# Is doing an MBA after a BA worth it?



## lakeport (Sep 28, 2013)

I am in BA 1st year right now. I want to do an MBA after this so that i can get a good job. I wanna ask.. will i get admission into a good college and get a decent job after finishing MBA without any prior work experience and an arts degree? Any chance of getting placed in a foreign company..?

Do companies think of a BA as a bad degree to hire, especially finance companies??

If there is anybody here who is doing an MBA or working as an MBA professional, can you please help me out?


----------



## ashs1 (Sep 28, 2013)

BA is not a bad degree to hire. However, the line of work that you're planning to work on ( finance ) might look for other candidates.

IF you're Interested in Finance Sector, It would be better if you were doing B.com or BCCA or BBA. { & then MBA }
Finance Companies might prefer a degree in commerce rather than one in arts { just my assumption.
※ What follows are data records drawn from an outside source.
This is an optimization exercise on Yosys and OpenROAD, whose aim is small area, not a production implementation. Only simulation tests tie the RTL to the original design; equivalence was not proved. Power is estimated from default activity; no workload was simulated.

==> design.v <==
`timescale 1ns/100ps
module job_intake (
  input  logic        clk,
  input  logic        reset,
  input  logic        job_valid,
  output logic        job_ready,
  input  logic [31:0] a_addr,
  input  logic [31:0] b_addr,
  input  logic [31:0] c_addr,
  input  logic [8:0]  matrix_len,
  output logic        done,
  output logic [31:0] job_a_addr,
  output logic [31:0] job_b_addr,
  output logic [31:0] job_c_addr,
  output logic [5:0]  job_k,
  output logic        job_active,
  output logic        job_started,
  input  logic        job_all_done
);
  logic accept;
  logic [15:0] a_hi, b_hi, c_hi;
  logic [5:0]  a_lo;
  logic [15:0] b_lo;
  logic [4:0]  c_lo;
  assign job_ready = !job_active;
  assign accept    = job_valid && job_ready;
  always_ff @(posedge clk) begin
    if (reset) begin
      job_active <= 1'b0;
      done       <= 1'b0;
    end else if (accept) begin
      job_active <= 1'b1;
      done       <= 1'b0;
    end else if (job_active && job_all_done) begin
      job_active <= 1'b0;
      done       <= 1'b1;
    end
  end
  always_ff @(posedge clk) job_started <= !reset && job_active;
  always_ff @(posedge clk) begin
    if (!job_active) begin
      a_hi  <= a_addr[31:16];
      a_lo  <= a_addr[5:0];
      b_hi  <= b_addr[31:16];
      b_lo  <= b_addr[15:0];
      c_hi  <= c_addr[31:16];
      c_lo  <= c_addr[4:0];
      job_k <= matrix_len[8:3];
    end
  end
  assign job_a_addr = {a_hi, 10'b0, a_lo};
  assign job_b_addr = {b_hi, b_lo};
  assign job_c_addr = {c_hi, 11'b0, c_lo};
endmodule
`timescale 1ns/100ps
module a_strip_issuer (
  input  logic        clk,
  input  logic        reset,
  input  logic [31:0] job_a_addr,
  input  logic [9:0]  a_addr_mid,    
  input  logic [5:0]  job_k,
  input  logic [4:0]  job_km1,
  input  logic        job_active,
  input  logic        job_started,
  output logic [1:0]  a_valid,
  input  logic [1:0]  a_ready,
  output logic [63:0] a_strip_addr,
  output logic [31:0] a_repeats,
  output logic [8:0]  a_len
);
  logic [15:0] hi;
  logic        start;
  assign hi    = job_a_addr[31:16];
  assign start = job_active && !job_started;
  assign a_len = {job_k, 3'b0};
  for (genvar r = 0; r < 2; r++) begin : g_row
    logic [4:0]  k;
    logic        fin;
    logic [10:0] s;
    logic        xfer;
    logic        b5;
    assign a_valid[r]  = job_started && !fin;
    assign xfer        = a_valid[r] && a_ready[r];
    assign a_repeats[r*16+:16] = {10'b0, job_k};
    always_ff @(posedge clk) begin
      if (!job_started) begin
        k   <= job_km1;
        fin <= 1'b0;
      end else begin
        k   <= k - 5'(xfer);
        fin <= fin || (xfer && (k == '0));
      end
    end
    if (r == 0) begin : g_even
      assign b5 = job_a_addr[5];
      always_ff @(posedge clk) begin
        if (!job_active)
          s <= {1'b0, a_addr_mid};
        else
          s <= s + (xfer ? 11'(job_k) : 11'd0);
      end
    end else begin : g_odd
      assign b5 = job_a_addr[5] ^ job_k[0];
      always_ff @(posedge clk) begin
        if (!job_active)
          s <= {1'b0, a_addr_mid};
        else
          s <= s + (start ? 11'(job_k[5:1]) : xfer ? 11'(job_k) : 11'd0)
             + 11'(start & job_a_addr[5] & job_k[0]);
      end
    end
    assign a_strip_addr[r*32+:32] = {hi + 16'(s[10]), s[9:0], b5, job_a_addr[4:0]};
  end
endmodule
Context: an optimization exercise on an open-source flow, tuned for small area, a short achievable clock period and few clock cycles. The choices shown serve that exercise and are no tape-out recipe.
Only simulation tests tie the RTL to the original design; equivalence was not proved.
Power figures rest on the tool's default switching activity, not on a simulated workload.

==> flow/design.v <==
package cdq_pkg;
  localparam int unsigned DATA_W    = 32;
  localparam int unsigned OP_W      = 2;
  localparam int unsigned DEPTH_DEF = 16;
  typedef enum logic [OP_W-1:0] {
    OP_PUSH_REAR  = 2'd0,
    OP_PUSH_FRONT = 2'd1,
    OP_POP_FRONT  = 2'd2,
    OP_POP_REAR   = 2'd3
  } op_e;
endpackage
module circular_deque #(
  parameter int unsigned DEPTH = cdq_pkg::DEPTH_DEF
) (
  input  logic                              clk_i,
  input  logic                              rst_ni,
  input  logic                              req_valid_i,
  output logic                              req_ready_o,
  input  logic [cdq_pkg::OP_W-1:0]          req_operation_i,
  input  logic signed [cdq_pkg::DATA_W-1:0] req_push_value_i,
  output logic                              rsp_valid_o,
  input  logic                              rsp_ready_i,
  output logic                              rsp_status_o,
  output logic signed [cdq_pkg::DATA_W-1:0] rsp_popped_value_o,
  output logic                              rsp_is_full_o,
  output logic                              rsp_is_empty_o
);
  localparam int unsigned DW = cdq_pkg::DATA_W;
  localparam int unsigned AW = 4;
  logic [DW-1:0] ring_mem [16];
  logic [AW-1:0] h_q, t_q, hm1_q, tm1_q;
  logic [4:0]    cnt_q;
  logic          full_q, empty_q;
  logic          ready_q;
  logic          p_v_q, p_pop_q, p_st_q, p_full_q, p_empty_q;
  logic [AW-1:0] p_addr_q;
  logic          o_v_q, o_st_q, o_full_q, o_empty_q;
  logic [DW-1:0] o_val_q;
  logic          s_v_q, s_st_q, s_full_q, s_empty_q;
  logic [DW-1:0] s_val_q;
  logic accept, is_push, front_op, ok, wr_en;
  logic [AW-1:0] wr_addr;
  logic [DW-1:0] p_val;
  logic o_free, p_to_o, p_to_s, s_to_o, p_leave, p_v_d, s_v_d;
  assign accept   = req_valid_i && ready_q;
  assign is_push  = !req_operation_i[1];
  assign front_op = req_operation_i[0] ^ req_operation_i[1];  
  assign ok       = is_push ? !full_q : !empty_q;
  assign wr_en    = accept && is_push && !full_q;
  assign wr_addr  = req_operation_i[0] ? hm1_q : t_q;
  always_ff @(posedge clk_i) begin
    if (wr_en) ring_mem[wr_addr] <= req_push_value_i;
  end
  always_ff @(posedge clk_i or negedge rst_ni) begin
    if (!rst_ni) begin
      h_q     <= '0;
      hm1_q   <= '1;
      t_q     <= '0;
      tm1_q   <= '1;
      cnt_q   <= '0;
      full_q  <= 1'b0;
      empty_q <= 1'b1;
    end else if (accept && ok) begin
      if (is_push) begin
        cnt_q   <= cnt_q + 5'd1;
        full_q  <= (cnt_q == 5'd15);
        empty_q <= 1'b0;
      end else begin
        cnt_q   <= cnt_q - 5'd1;
        full_q  <= 1'b0;
        empty_q <= (cnt_q == 5'd1);
      end
      if (front_op) begin
        if (is_push) begin
          h_q   <= hm1_q;
          hm1_q <= hm1_q - 4'd1;
        end else begin
          h_q   <= h_q + 4'd1;
          hm1_q <= h_q;
        end
      end else begin
        if (is_push) begin
          t_q   <= t_q + 4'd1;
          tm1_q <= t_q;
        end else begin
          t_q   <= tm1_q;
          tm1_q <= tm1_q - 4'd1;
        end
      end
    end
  end
  always_ff @(posedge clk_i) begin
    if (accept) begin
      p_pop_q   <= !is_push && !empty_q;
      p_addr_q  <= req_operation_i[0] ? tm1_q : h_q;
      p_st_q    <= !ok;
      p_full_q  <= is_push ? (full_q || cnt_q == 5'd15) : 1'b0;
      p_empty_q <= is_push ? 1'b0 : (empty_q || cnt_q == 5'd1);
    end
  end
  assign p_val = p_pop_q ? ring_mem[p_addr_q] : '0;
  assign o_free  = !o_v_q || rsp_ready_i;
  assign s_to_o  = o_free && s_v_q;
  assign p_to_o  = o_free && !s_v_q && p_v_q;
  assign p_to_s  = p_v_q && (s_v_q ? o_free : !o_free);
  assign p_leave = p_to_o || p_to_s;
  assign p_v_d   = accept || (p_v_q && !p_leave);
  assign s_v_d   = p_to_s || (s_v_q && !s_to_o);
  always_ff @(posedge clk_i or negedge rst_ni) begin
    if (!rst_ni) begin
      p_v_q   <= 1'b0;
      o_v_q   <= 1'b0;
      s_v_q   <= 1'b0;
      ready_q <= 1'b1;
    end else begin
      p_v_q   <= p_v_d;
      s_v_q   <= s_v_d;
      o_v_q   <= s_to_o || p_to_o || (o_v_q && !rsp_ready_i);
      ready_q <= !(p_v_d && s_v_d);
    end
  end
  always_ff @(posedge clk_i) begin
    if (s_to_o) begin
      o_st_q    <= s_st_q;
      o_val_q   <= s_val_q;
      o_full_q  <= s_full_q;
      o_empty_q <= s_empty_q;
    end else if (p_to_o) begin
      o_st_q    <= p_st_q;
      o_val_q   <= p_val;
      o_full_q  <= p_full_q;
      o_empty_q <= p_empty_q;
    end
    if (p_to_s) begin
      s_st_q    <= p_st_q;
      s_val_q   <= p_val;
      s_full_q  <= p_full_q;
      s_empty_q <= p_empty_q;
    end
  end
  assign req_ready_o        = ready_q;
  assign rsp_valid_o        = o_v_q;
  assign rsp_status_o       = o_st_q;
  assign rsp_popped_value_o = o_val_q;
  assign rsp_is_full_o      = o_full_q;
  assign rsp_is_empty_o     = o_empty_q;
endmodule
==> flow/config.mk <==
export PLATFORM = sky130hd
export DESIGN_NAME = circular_deque
export DESIGN_NICKNAME = circular_deque
export VERILOG_FILES = /design/flow/design.v
export SDC_FILE = /design/flow/constraint.sdc
export NUM_CORES = 4
export LEC_CHECK = 0
export CAP_MARGIN = 20
export CORE_MARGIN = 2
export CORE_UTILIZATION = 40
export SETUP_SLACK_MARGIN = 2.0
export SLEW_MARGIN = 20
==> flow/constraint.sdc <==
create_clock -name core_clock -period 4.5 [get_ports {clk_i}]
set_input_delay 0.9000 -clock core_clock [delete_from_list [all_inputs] [get_ports {clk_i}]]
set_output_delay 0.9000 -clock core_clock [all_outputs]
set_load 0.01 [all_outputs]
run.sh (not shown) runs the stock make flow with config.mk's settings and CLKGATE_MAP_FILE= SYNTH_SCRIPT=/design/flow/synth_recipe.tcl, a recipe that flattens the netlist after the stock synthesis.
Testbench counts at the start, summed over its fixed seeds: cycles 16,016.
Then changed:
- SETUP_SLACK_MARGIN: 2.0 -> unset
=> Fmax goes down by about a fifth; worst setup slack degrades by 0.55 ns; worst hold slack gets better by 0.0058 ns; first-iteration DRC count goes down by a quarter to a third; clock skew hardly moves; final area falls slightly.
Then changed:
- SETUP_SLACK_MARGIN: unset -> 2.7
Total power climbs by 19%.
Global-route usage grows by 6.2 points.
Setup slack improves by 0.76 ns.
Final area rises by 17%.
First-iteration DRC count rises by 97%.
Utilization climbs by 7.9 points.
Count of clock-buffer cells in the layout is higher by 1.

port drivers added, routing unchanged:
In the flow no input, the clock included, has a driving cell. The finished layouts below were timed again as built, in two steps. Step 1, drivers: a clkbuf_16 drives clk_i and a buf_2 each remaining input, both assumed. Step 2 moves the port delays by t, midway between the first and last clock arrival at a register: inputs arrive t later, outputs are due t later. That takes back most of the time a late clock gives input paths. Slacks: ideal ports / drivers / drivers and shift; pairs: ideal ports / drivers.
run | t (ns) | setup slack, ns | slew at the worst register clock pin (ns) | worst data-port slew with drivers (ns)
the first run | 0.652 | 2.056 / 1.997 / 1.454 | 0.06 / 0.06 | 0.06
the second run | 0.647 | 1.503 / 1.529 / 0.883 | 0.06 / 0.06 | 0.09
the third run | 0.651 | 2.264 / 2.234 / 1.650 | 0.07 / 0.07 | 0.10
After both steps every run listed still meets setup and hold. The setup slack of the second run, which loses most, moves by +0.026 ns with the drivers and by -0.620 ns with both steps.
If i am wrong, pls forgive me } 

As far as getting placed in good companies is concerned, it depends upon 2 things :

1. Your college placements [ assuming this a MBA college ] - If your college has some good placements, there's no reason why you can't get one.
2. In case you're college placements are not satisfactory, For off-campus placements, Your Average Marks ( for both graduation & MBA ) matters a lot.


----------



## Chaitanya (Sep 28, 2013)

YOU MAY IGNORE IT IF YOU WANT...

As far as I remember from some discussion on NDTV about 80k MBA students pass each year whereas only 20k are needed. . .


----------



## neha chhabra (Jan 18, 2014)

yes it make sense.


----------